Beating down the XML

XML is still a huge mess, but at least now I have managed to get a few programs that can handle it with reasonable-ish memory requirements.

For Perl, as I had thought, the XML::Twig module gave me a pleasant interface and was able to easily handle the document.

For Haskell it was a little bit trickier. I used the SAX parser in HaXml, but it is not like a regular SAX parser, since Haskell is so unlike any regular language. The parser returns a lazy list of SAX events, so I had to make sure I processed the list without evaluating the whole thing into memory.

Now that I’ve dealt with the memory issue it appears that I have a speed issue to deal with next.

XML is a huge mess

I have a 39 MB XML file that I wanted to process.

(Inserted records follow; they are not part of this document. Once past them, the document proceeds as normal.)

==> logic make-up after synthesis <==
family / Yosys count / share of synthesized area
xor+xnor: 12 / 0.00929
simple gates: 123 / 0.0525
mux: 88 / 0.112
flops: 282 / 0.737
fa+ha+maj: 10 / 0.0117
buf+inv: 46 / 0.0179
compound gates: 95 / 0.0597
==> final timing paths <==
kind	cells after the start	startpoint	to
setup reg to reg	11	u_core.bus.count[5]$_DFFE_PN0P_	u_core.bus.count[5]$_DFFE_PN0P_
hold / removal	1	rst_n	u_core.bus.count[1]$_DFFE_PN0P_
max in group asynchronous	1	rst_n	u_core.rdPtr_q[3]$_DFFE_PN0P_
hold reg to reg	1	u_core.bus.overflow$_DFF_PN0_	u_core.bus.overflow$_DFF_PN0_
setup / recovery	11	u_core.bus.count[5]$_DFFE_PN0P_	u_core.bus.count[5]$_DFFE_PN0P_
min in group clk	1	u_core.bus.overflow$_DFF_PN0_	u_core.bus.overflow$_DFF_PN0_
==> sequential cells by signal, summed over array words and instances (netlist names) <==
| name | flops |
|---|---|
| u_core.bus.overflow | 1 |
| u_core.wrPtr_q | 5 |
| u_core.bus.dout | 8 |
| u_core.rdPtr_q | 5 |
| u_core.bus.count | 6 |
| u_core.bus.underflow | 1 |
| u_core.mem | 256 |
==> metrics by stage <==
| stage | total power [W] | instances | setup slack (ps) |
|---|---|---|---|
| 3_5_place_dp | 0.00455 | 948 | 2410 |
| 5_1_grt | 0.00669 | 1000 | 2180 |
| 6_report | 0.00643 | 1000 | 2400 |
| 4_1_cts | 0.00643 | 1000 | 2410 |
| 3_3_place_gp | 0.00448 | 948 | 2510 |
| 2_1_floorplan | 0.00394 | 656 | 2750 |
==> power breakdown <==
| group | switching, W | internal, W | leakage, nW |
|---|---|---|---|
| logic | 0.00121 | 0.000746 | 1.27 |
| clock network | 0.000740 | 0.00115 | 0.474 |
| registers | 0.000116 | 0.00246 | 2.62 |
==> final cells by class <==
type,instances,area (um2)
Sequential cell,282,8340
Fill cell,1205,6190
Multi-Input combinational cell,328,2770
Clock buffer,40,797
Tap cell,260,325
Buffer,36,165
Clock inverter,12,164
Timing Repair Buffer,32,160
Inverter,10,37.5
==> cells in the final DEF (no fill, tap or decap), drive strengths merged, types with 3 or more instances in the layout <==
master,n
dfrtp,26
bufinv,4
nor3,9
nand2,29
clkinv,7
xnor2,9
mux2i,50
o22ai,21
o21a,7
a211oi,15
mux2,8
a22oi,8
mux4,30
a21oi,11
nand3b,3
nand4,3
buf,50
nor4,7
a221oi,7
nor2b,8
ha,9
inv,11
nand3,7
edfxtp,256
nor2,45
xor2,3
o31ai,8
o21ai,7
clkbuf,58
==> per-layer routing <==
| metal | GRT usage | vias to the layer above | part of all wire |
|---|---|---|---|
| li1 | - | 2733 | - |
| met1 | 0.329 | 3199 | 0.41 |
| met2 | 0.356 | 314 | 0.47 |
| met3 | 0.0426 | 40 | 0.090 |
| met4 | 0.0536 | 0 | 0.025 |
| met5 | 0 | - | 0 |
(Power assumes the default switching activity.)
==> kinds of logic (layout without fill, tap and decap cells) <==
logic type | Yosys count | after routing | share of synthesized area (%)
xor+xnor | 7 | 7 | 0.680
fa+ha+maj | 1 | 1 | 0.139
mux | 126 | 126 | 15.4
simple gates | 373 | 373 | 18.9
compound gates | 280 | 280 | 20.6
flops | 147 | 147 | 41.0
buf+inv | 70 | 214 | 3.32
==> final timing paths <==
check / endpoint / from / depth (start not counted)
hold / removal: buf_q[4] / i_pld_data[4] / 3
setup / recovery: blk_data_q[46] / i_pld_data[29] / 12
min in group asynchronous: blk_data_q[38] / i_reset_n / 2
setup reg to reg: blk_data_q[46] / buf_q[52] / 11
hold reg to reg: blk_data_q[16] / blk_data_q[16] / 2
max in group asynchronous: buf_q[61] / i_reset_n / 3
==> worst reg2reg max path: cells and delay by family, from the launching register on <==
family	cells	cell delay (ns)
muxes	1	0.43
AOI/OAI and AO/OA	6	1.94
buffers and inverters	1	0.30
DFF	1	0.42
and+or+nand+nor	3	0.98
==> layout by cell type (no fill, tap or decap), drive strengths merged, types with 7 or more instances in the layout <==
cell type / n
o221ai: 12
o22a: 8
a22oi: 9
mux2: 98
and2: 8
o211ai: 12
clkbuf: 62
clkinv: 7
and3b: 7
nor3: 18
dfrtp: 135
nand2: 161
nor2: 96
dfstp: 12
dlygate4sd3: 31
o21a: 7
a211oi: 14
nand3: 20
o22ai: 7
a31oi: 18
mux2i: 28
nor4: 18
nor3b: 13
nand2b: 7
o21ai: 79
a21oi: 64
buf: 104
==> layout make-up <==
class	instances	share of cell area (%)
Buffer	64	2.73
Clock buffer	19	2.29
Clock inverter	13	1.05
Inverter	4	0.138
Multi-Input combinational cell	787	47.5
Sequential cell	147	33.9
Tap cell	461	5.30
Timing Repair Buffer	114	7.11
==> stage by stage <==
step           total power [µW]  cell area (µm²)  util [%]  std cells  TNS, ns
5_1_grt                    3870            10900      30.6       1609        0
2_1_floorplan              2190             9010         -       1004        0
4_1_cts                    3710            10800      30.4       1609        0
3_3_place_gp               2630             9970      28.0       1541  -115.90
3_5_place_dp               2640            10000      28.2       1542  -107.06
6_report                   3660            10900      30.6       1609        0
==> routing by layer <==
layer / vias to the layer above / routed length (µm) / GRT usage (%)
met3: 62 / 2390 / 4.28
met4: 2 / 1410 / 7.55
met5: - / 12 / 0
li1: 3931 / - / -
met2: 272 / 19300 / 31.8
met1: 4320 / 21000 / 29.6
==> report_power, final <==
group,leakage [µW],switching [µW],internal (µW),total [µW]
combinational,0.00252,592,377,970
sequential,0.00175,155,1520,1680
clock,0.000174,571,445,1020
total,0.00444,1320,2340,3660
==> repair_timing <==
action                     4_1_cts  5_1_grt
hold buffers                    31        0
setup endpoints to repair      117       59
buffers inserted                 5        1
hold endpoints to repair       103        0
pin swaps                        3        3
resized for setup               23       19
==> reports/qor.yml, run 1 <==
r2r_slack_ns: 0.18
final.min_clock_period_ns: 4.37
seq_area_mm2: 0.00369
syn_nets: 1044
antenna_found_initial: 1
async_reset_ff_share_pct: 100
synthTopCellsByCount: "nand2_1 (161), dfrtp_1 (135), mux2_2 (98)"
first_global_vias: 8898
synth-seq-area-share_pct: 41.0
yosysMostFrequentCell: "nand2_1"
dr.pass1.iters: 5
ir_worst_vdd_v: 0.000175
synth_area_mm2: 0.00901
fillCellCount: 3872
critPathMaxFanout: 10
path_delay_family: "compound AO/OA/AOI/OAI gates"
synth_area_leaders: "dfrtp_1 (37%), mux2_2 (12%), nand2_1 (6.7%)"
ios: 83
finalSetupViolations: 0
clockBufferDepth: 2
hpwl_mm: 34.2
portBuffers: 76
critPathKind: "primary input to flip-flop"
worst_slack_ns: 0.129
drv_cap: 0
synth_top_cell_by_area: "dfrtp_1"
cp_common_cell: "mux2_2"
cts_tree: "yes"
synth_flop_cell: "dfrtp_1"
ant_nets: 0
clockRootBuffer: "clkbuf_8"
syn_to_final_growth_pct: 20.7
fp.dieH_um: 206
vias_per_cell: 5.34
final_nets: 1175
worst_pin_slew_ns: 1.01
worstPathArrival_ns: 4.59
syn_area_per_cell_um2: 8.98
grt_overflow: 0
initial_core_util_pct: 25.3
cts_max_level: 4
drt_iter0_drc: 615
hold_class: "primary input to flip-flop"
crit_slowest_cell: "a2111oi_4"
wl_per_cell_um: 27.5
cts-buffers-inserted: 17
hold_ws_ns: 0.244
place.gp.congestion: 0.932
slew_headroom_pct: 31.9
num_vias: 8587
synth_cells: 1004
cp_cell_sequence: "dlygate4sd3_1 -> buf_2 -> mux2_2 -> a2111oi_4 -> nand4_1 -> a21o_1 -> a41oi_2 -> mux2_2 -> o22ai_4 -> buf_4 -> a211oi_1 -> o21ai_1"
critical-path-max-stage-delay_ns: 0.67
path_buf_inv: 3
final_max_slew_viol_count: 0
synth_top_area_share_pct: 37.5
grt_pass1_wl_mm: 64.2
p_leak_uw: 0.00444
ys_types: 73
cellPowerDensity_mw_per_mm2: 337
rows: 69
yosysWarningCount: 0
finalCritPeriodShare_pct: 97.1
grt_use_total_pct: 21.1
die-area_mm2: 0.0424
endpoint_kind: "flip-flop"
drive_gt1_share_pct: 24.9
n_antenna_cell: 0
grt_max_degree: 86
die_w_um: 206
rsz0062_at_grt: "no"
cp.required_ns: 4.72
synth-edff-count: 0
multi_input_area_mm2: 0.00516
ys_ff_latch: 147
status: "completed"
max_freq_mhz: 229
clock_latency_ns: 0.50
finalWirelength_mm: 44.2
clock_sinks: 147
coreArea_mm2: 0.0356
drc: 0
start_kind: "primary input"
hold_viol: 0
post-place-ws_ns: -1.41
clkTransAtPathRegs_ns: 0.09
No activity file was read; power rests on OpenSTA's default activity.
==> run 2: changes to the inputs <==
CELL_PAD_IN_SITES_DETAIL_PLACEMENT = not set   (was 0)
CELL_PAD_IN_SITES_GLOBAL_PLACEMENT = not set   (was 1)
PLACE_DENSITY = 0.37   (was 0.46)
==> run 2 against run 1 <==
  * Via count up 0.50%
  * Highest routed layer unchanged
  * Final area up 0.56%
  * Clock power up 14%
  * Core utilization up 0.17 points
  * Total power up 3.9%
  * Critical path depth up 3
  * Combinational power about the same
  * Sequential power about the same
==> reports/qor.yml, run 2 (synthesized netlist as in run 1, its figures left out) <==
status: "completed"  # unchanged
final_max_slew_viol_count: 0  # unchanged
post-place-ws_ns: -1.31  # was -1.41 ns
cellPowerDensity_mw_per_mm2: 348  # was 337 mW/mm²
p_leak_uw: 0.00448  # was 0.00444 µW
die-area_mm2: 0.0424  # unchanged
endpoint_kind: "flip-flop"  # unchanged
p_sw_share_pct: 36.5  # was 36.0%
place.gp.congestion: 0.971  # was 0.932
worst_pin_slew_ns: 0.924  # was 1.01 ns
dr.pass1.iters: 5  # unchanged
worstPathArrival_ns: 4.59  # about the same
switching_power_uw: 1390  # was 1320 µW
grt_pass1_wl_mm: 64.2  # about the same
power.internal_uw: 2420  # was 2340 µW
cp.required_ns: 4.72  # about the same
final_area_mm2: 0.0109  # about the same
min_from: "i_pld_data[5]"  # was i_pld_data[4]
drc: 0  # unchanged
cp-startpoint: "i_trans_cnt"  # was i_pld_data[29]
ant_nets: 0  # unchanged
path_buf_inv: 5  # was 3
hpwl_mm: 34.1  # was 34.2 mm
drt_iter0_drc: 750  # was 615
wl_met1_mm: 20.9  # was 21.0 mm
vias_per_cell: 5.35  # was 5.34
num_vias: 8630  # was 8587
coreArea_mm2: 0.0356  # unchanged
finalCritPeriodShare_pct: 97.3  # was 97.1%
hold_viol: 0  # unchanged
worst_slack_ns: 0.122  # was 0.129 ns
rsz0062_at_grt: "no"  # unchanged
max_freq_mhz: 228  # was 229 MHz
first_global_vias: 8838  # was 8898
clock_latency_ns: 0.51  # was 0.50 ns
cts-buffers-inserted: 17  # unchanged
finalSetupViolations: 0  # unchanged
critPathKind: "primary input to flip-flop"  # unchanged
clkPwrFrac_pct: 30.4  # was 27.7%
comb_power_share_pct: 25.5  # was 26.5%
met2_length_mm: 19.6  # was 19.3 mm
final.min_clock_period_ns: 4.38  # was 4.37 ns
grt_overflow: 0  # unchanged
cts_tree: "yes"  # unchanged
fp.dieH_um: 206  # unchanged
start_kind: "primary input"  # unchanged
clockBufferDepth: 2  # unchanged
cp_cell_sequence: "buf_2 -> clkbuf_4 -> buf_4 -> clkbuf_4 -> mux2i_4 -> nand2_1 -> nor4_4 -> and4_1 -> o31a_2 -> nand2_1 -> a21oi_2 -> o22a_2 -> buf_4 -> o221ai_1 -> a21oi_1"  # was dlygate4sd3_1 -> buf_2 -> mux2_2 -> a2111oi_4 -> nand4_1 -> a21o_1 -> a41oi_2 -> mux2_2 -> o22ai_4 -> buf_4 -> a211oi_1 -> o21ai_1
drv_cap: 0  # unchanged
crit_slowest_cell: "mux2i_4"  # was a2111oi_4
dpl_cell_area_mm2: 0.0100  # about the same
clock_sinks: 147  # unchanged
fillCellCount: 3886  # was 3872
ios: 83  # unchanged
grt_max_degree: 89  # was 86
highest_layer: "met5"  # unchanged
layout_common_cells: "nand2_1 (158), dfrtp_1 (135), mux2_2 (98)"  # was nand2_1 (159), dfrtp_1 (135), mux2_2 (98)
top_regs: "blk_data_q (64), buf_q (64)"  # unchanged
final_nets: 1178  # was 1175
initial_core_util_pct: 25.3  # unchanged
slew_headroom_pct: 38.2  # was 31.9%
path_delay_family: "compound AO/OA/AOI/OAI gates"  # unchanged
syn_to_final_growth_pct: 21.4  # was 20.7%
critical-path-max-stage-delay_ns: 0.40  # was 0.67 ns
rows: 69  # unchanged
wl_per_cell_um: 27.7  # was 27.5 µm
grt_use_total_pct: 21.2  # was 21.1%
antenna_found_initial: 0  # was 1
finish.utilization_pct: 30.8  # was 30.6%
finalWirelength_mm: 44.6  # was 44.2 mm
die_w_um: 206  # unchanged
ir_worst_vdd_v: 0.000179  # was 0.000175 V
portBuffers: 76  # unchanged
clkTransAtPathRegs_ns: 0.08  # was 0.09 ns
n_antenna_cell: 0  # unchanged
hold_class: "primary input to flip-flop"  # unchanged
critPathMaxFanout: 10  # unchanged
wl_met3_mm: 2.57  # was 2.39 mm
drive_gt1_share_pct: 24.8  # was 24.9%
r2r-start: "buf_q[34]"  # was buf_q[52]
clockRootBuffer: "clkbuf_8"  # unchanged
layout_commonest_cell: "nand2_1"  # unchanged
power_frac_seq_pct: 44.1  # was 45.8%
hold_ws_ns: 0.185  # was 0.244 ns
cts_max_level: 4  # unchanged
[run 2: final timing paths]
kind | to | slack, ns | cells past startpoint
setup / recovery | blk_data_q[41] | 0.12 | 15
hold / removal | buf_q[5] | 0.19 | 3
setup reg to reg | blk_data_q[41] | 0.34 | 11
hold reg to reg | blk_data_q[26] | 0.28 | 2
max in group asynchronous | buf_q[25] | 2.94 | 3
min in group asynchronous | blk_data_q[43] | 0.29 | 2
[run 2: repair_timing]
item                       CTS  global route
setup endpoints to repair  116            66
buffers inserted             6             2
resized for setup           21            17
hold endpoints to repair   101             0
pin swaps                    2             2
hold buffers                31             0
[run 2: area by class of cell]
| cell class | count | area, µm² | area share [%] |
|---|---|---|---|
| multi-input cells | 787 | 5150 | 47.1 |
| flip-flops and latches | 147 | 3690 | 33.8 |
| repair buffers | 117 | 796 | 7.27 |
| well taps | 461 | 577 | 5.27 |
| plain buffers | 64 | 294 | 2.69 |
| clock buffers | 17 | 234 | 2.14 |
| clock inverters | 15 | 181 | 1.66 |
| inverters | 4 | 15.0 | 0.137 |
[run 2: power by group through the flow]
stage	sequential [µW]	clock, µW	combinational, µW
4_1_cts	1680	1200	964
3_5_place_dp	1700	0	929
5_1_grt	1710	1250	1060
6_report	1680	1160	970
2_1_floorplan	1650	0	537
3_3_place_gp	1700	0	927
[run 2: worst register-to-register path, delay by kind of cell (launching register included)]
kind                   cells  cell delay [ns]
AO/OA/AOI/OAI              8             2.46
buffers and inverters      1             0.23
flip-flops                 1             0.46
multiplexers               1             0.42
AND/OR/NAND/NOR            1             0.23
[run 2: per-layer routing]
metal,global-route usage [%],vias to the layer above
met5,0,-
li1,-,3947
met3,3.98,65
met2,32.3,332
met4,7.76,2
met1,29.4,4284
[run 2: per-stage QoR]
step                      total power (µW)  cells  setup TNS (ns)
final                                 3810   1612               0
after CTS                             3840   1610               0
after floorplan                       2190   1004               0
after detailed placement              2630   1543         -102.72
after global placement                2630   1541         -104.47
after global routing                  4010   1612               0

I wasn’t expecting it to be so difficult. Writing the code, in multiple languages, was not difficult. But running the programs was a big problem.

My first attempt was a simple Haskell program, but I had to kill it after it ate over 1.3 GB (yes, 1.3 GB) of ram!

Haskell’s strings are known to be memory hogs, and the HaXml module I was using was making them even worse by not sensible decoding the UTF-8 text correctly. I decided to write a leaner Haskell program later, and switch to Perl to get the job done.

At this point I also decided to set a limit to the amount of memory the programs could consume. For a 39 MB file I hoped that 10 times that would be enough, so I rounded up and set the limit at 512 MB.

But Perl, using the XML::LibXML module, couldn’t process the file with that memory limit. I also ran a quick one-liner in Erlang, just to watch it crash out of memory too. I’m going to try some other languages to see if I can find one that can work in 512 MB.

My next useful step is to try the XML::Twig module in Perl. I’ve had good experiences with it before. It won’t be as fast as LibXML, but it probably has the best chance of surviving within my 512 MB limit. For Haskell, I think I’ll have to resort to a SAX style parser.